Ragsdale smiled to himself. He wouldn't cling to bravery. He would survive. He pulled the corpse through the gates.
The captain nodded as Ragsdale passed.
“Morning, Johnny,” Ragsdale said, using the only term of address that the prisoners were allowed.
“Going to be a dandy one, Yank. Don't ya'll forget me on the way back in.”
“No, suh,” Ragsdale said, imitating a Southern accent. He kept his grin plastered on, and wondered if that was how the Negroes felt, smiling and smiling as the lash came down across their backs. He didn't know, because he'd never met one.
The haul to the dead-house was about a hundred yards. The corpse-bearers passed the cookhouse on the way, and a charred smell drowned out the rot of corpses. A gaunt civilian came from the cookhouse and dumped a thick greasy liquid into the stream. Ragsdale watched the gray slick make its way down the creek towards the stockade.
When Ragsdale reached the dead-house, which was an open covered area, he laid the corpse down and went into the shade of the high Georgia pines. The other hucksters laid out their corpses as well. In the dead-house, Confederate officials tried to determine the names and units of the dead and keep careful records. But as the death tolls mounted over the summer, the effort had become hurried and careless.

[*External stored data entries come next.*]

### src/skle_pkg.sv
package skle_pkg;

  typedef enum logic [1:0] {
    OP_INSERT = 2'd0,
    OP_REMOVE = 2'd1,
    OP_FIND   = 2'd2
  } op_t;

  typedef enum logic [1:0] {
    ST_DONE    = 2'd0,
    ST_FULL    = 2'd1,
    ST_MISSING = 2'd2
  } status_t;

  typedef enum logic [1:0] {
    S_IDLE,
    S_SCAN,
    S_DONE
  } state_t;

  typedef struct packed {
    logic [1:0]         operation;
    logic signed [31:0] key;
    logic signed [31:0] value;
  } req_t;

  typedef struct packed {
    status_t            status;
    logic signed [31:0] found_value;
    logic [4:0]         entry_count;
  } rsp_t;

  // broadcast to every cell
  typedef struct packed {
    logic               insert_en;
    logic               remove_en;
    logic signed [31:0] key;
    logic signed [31:0] value;
  } cmd_t;

  // match result rippling down the chain
  typedef struct packed {
    logic               hit;
    logic signed [31:0] value;
  } acc_t;

  typedef struct packed {
    logic load;
    logic commit;
  } ctrl_t;

endpackage

### src/sorted_key_list_engine.sv
// sorted key/value store: a row of cells, one entry per cell, kept in ascending key order
// the response word is registered at commit, after the match result has rippled down the row
// a new request word is taken only after the previous one commits, as it waits for the match result rippling
//   one cell per cycle down the row before the update is committed
// reset (rst, synchronous, active high) empties the store and drops any pending response
module sorted_key_list_engine
  import skle_pkg::*;
#(
  parameter int CAPACITY = 16
) (
  input  logic clk,
  input  logic rst,
  input  logic req_valid,
  output logic req_stall,
  input  req_t req,
  output logic rsp_valid,
  input  logic rsp_stall,
  output rsp_t rsp
);

  localparam int COUNT_W = $clog2(CAPACITY + 1);

  ctrl_t ctl;

  // request held for the whole scan
  logic [1:0]         op_q;
  logic signed [31:0] key_q;
  logic signed [31:0] value_q;

  logic [COUNT_W-1:0] count;
  logic [COUNT_W-1:0] count_next;
  logic               full;
  logic               hit;
  cmd_t               cmd;
  rsp_t               rsp_next;

  logic signed [31:0] cell_key   [CAPACITY];
  logic signed [31:0] cell_value [CAPACITY];
  logic               cell_le    [CAPACITY];
  logic               cell_occ   [CAPACITY];
  acc_t               cell_acc   [CAPACITY];

  skle_ctrl #(
    .CAPACITY(CAPACITY)
  ) u_ctrl (
    .clk       (clk),
    .rst       (rst),
    .req_valid (req_valid),
    .rsp_stall (rsp_stall),
    .req_stall (req_stall),
    .rsp_valid (rsp_valid),
    .ctl       (ctl)
  );

  always_ff @(posedge clk) begin
    if (ctl.load) begin
      op_q    <= req.operation;
      key_q   <= req.key;
      value_q <= req.value;
    end
  end

  assign full = (count == COUNT_W'(CAPACITY));
  // last cell's result is the first match over the whole row
  assign hit  = cell_acc[CAPACITY-1].hit;

  assign cmd.insert_en = ctl.commit & (op_q == OP_INSERT) & ~full;
  assign cmd.remove_en = ctl.commit & (op_q == OP_REMOVE) & hit;
  assign cmd.key       = key_q;
  assign cmd.value     = value_q;

  for (genvar i = 0; i < CAPACITY; i++) begin : g_cell
    // cell i holds a live entry when it sits below the fill count
    assign cell_occ[i] = (COUNT_W'(i) < count);

    if (i == 0) begin : g_head
      skle_cell u_cell (
        .clk         (clk),
        .cmd         (cmd),
        .occ         (cell_occ[i]),
        .left_key    ('0),
        .left_value  ('0),
        .left_le     (1'b1),
        .left_occ    (1'b0),
        .right_key   (cell_key[i+1]),
        .right_value (cell_value[i+1]),
        .acc_in      ('0),
        .slot_key    (cell_key[i]),
        .slot_value  (cell_value[i]),
        .le          (cell_le[i]),
        .acc_out     (cell_acc[i])
      );
    end else if (i == CAPACITY - 1) begin : g_tail
      skle_cell u_cell (
        .clk         (clk),
        .cmd         (cmd),
        .occ         (cell_occ[i]),
        .left_key    (cell_key[i-1]),
        .left_value  (cell_value[i-1]),
        .left_le     (cell_le[i-1]),
        .left_occ    (cell_occ[i-1]),
        .right_key   ('0),
        .right_value ('0),
        .acc_in      (cell_acc[i-1]),
        .slot_key    (cell_key[i]),
        .slot_value  (cell_value[i]),
        .le          (cell_le[i]),
        .acc_out     (cell_acc[i])
      );
    end else begin : g_mid
      skle_cell u_cell (
        .clk         (clk),
        .cmd         (cmd),
        .occ         (cell_occ[i]),
        .left_key    (cell_key[i-1]),
        .left_value  (cell_value[i-1]),
        .left_le     (cell_le[i-1]),
        .left_occ    (cell_occ[i-1]),
        .right_key   (cell_key[i+1]),
        .right_value (cell_value[i+1]),
        .acc_in      (cell_acc[i-1]),
        .slot_key    (cell_key[i]),
        .slot_value  (cell_value[i]),
        .le          (cell_le[i]),
        .acc_out     (cell_acc[i])
      );
    end
  end

  // fill count and response word, both settled at commit
  always_comb begin
    count_next           = count;
    rsp_next.status      = ST_DONE;
    rsp_next.found_value = '0;
    unique case (op_q)
      OP_INSERT: begin
        if (full) begin
          rsp_next.status = ST_FULL;
        end else begin
          count_next = COUNT_W'(count + 1'b1);
        end
      end
      OP_REMOVE: begin
        if (hit) begin
          count_next = COUNT_W'(count - 1'b1);
        end else begin
          rsp_next.status = ST_MISSING;
        end
      end
      OP_FIND: begin
        if (hit) begin
          rsp_next.found_value = cell_acc[CAPACITY-1].value;
        end else begin
          rsp_next.status = ST_MISSING;
        end
      end
      default: begin
        // unused code: store untouched, plain done
        rsp_next.status = ST_DONE;
      end
    endcase
    rsp_next.entry_count = 5'(count_next);
  end

  always_ff @(posedge clk) begin
    if (rst) begin
      count <= '0;
    end else if (ctl.commit) begin
      count <= count_next;
    end
  end

  always_ff @(posedge clk) begin
    if (ctl.commit) begin
      rsp <= rsp_next;
    end
  end

endmodule

### src/skle_cell.sv
module skle_cell
  import skle_pkg::*;
(
  input  logic               clk,
  input  cmd_t               cmd,
  input  logic               occ,
  input  logic signed [31:0] left_key,
  input  logic signed [31:0] left_value,
  input  logic               left_le,
  input  logic               left_occ,
  input  logic signed [31:0] right_key,
  input  logic signed [31:0] right_value,
  input  acc_t               acc_in,
  output logic signed [31:0] slot_key,
  output logic signed [31:0] slot_value,
  output logic               le,
  output acc_t               acc_out
);

  logic signed [31:0] slot_key_next;
  logic signed [31:0] slot_value_next;
  logic               ge;
  logic               take_new;
  logic               shift_in;
  acc_t               acc_next;

  assign le       = occ & (slot_key <= cmd.key);
  assign ge       = occ & (slot_key >= cmd.key);
  // list is sorted, so the boundary is where le flips
  assign take_new = left_le & ~le;
  assign shift_in = left_occ & ~left_le;

  always_comb begin
    slot_key_next   = slot_key;
    slot_value_next = slot_value;
    if (cmd.insert_en) begin
      if (take_new) begin
        slot_key_next   = cmd.key;
        slot_value_next = cmd.value;
      end else if (shift_in) begin
        slot_key_next   = left_key;
        slot_value_next = left_value;
      end
    end else if (cmd.remove_en && ge) begin
      slot_key_next   = right_key;
      slot_value_next = right_value;
    end
  end

  // first match upstream wins
  always_comb begin
    if (acc_in.hit) begin
      acc_next = acc_in;
    end else if (occ && (slot_key == cmd.key)) begin
      acc_next.hit   = 1'b1;
      acc_next.value = slot_value;
    end else begin
      acc_next = '0;
    end
  end

  always_ff @(posedge clk) begin
    slot_key   <= slot_key_next;
    slot_value <= slot_value_next;
    acc_out    <= acc_next;
  end

endmodule

### src/skle_ctrl.sv
module skle_ctrl
  import skle_pkg::*;
#(
  parameter int CAPACITY = 16
) (
  input  logic  clk,
  input  logic  rst,
  input  logic  req_valid,
  input  logic  rsp_stall,
  output logic  req_stall,
  output logic  rsp_valid,
  output ctrl_t ctl
);

  localparam int CNT_W = $clog2(CAPACITY);

  state_t             state;
  state_t             state_next;
  logic [CNT_W-1:0]   cnt;
  logic [CNT_W-1:0]   cnt_next;

  // no word taken while held in reset
  assign req_stall = rst | (state != S_IDLE);

  always_ff @(posedge clk) begin
    if (rst) begin
      state <= S_IDLE;
      cnt   <= '0;
    end else begin
      state <= state_next;
      cnt   <= cnt_next;
    end
  end

  always_comb begin
    state_next = state;
    cnt_next   = cnt;
    ctl        = '0;
    unique case (state)
      S_IDLE: begin
        if (req_valid) begin
          ctl.load   = 1'b1;
          cnt_next   = '0;
          state_next = S_SCAN;
        end
      end
      S_SCAN: begin
        cnt_next = CNT_W'(cnt + 1'b1);
        if (cnt == CNT_W'(CAPACITY - 1)) begin
          state_next = S_DONE;
        end
      end
      S_DONE: begin
        if (!rsp_valid || !rsp_stall) begin
          ctl.commit = 1'b1;
          state_next = S_IDLE;
        end
      end
      default: begin
        state_next = S_IDLE;
      end
    endcase
  end

  always_ff @(posedge clk) begin
    if (rst) begin
      rsp_valid <= 1'b0;
    end else if (ctl.commit) begin
      rsp_valid <= 1'b1;
    end else if (!rsp_stall) begin
      rsp_valid <= 1'b0;
    end
  end

endmodule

But, brief though the respite was, there was time enough for Ragsdale to do business.
“Hi, Johnny,” Ragsdale said to the Rebel guard who was slouched against a tree. The guard might have been a civilian from the manner of dress, but Ragsdale took no chances.
“Howdy.” The guard scarcely looked up. “Don't you go and try to run, or I got to put a bullet in your back.”
“Wouldn't dream of it, Johnny.” And he wouldn't. He was making too much money. “What's good today?”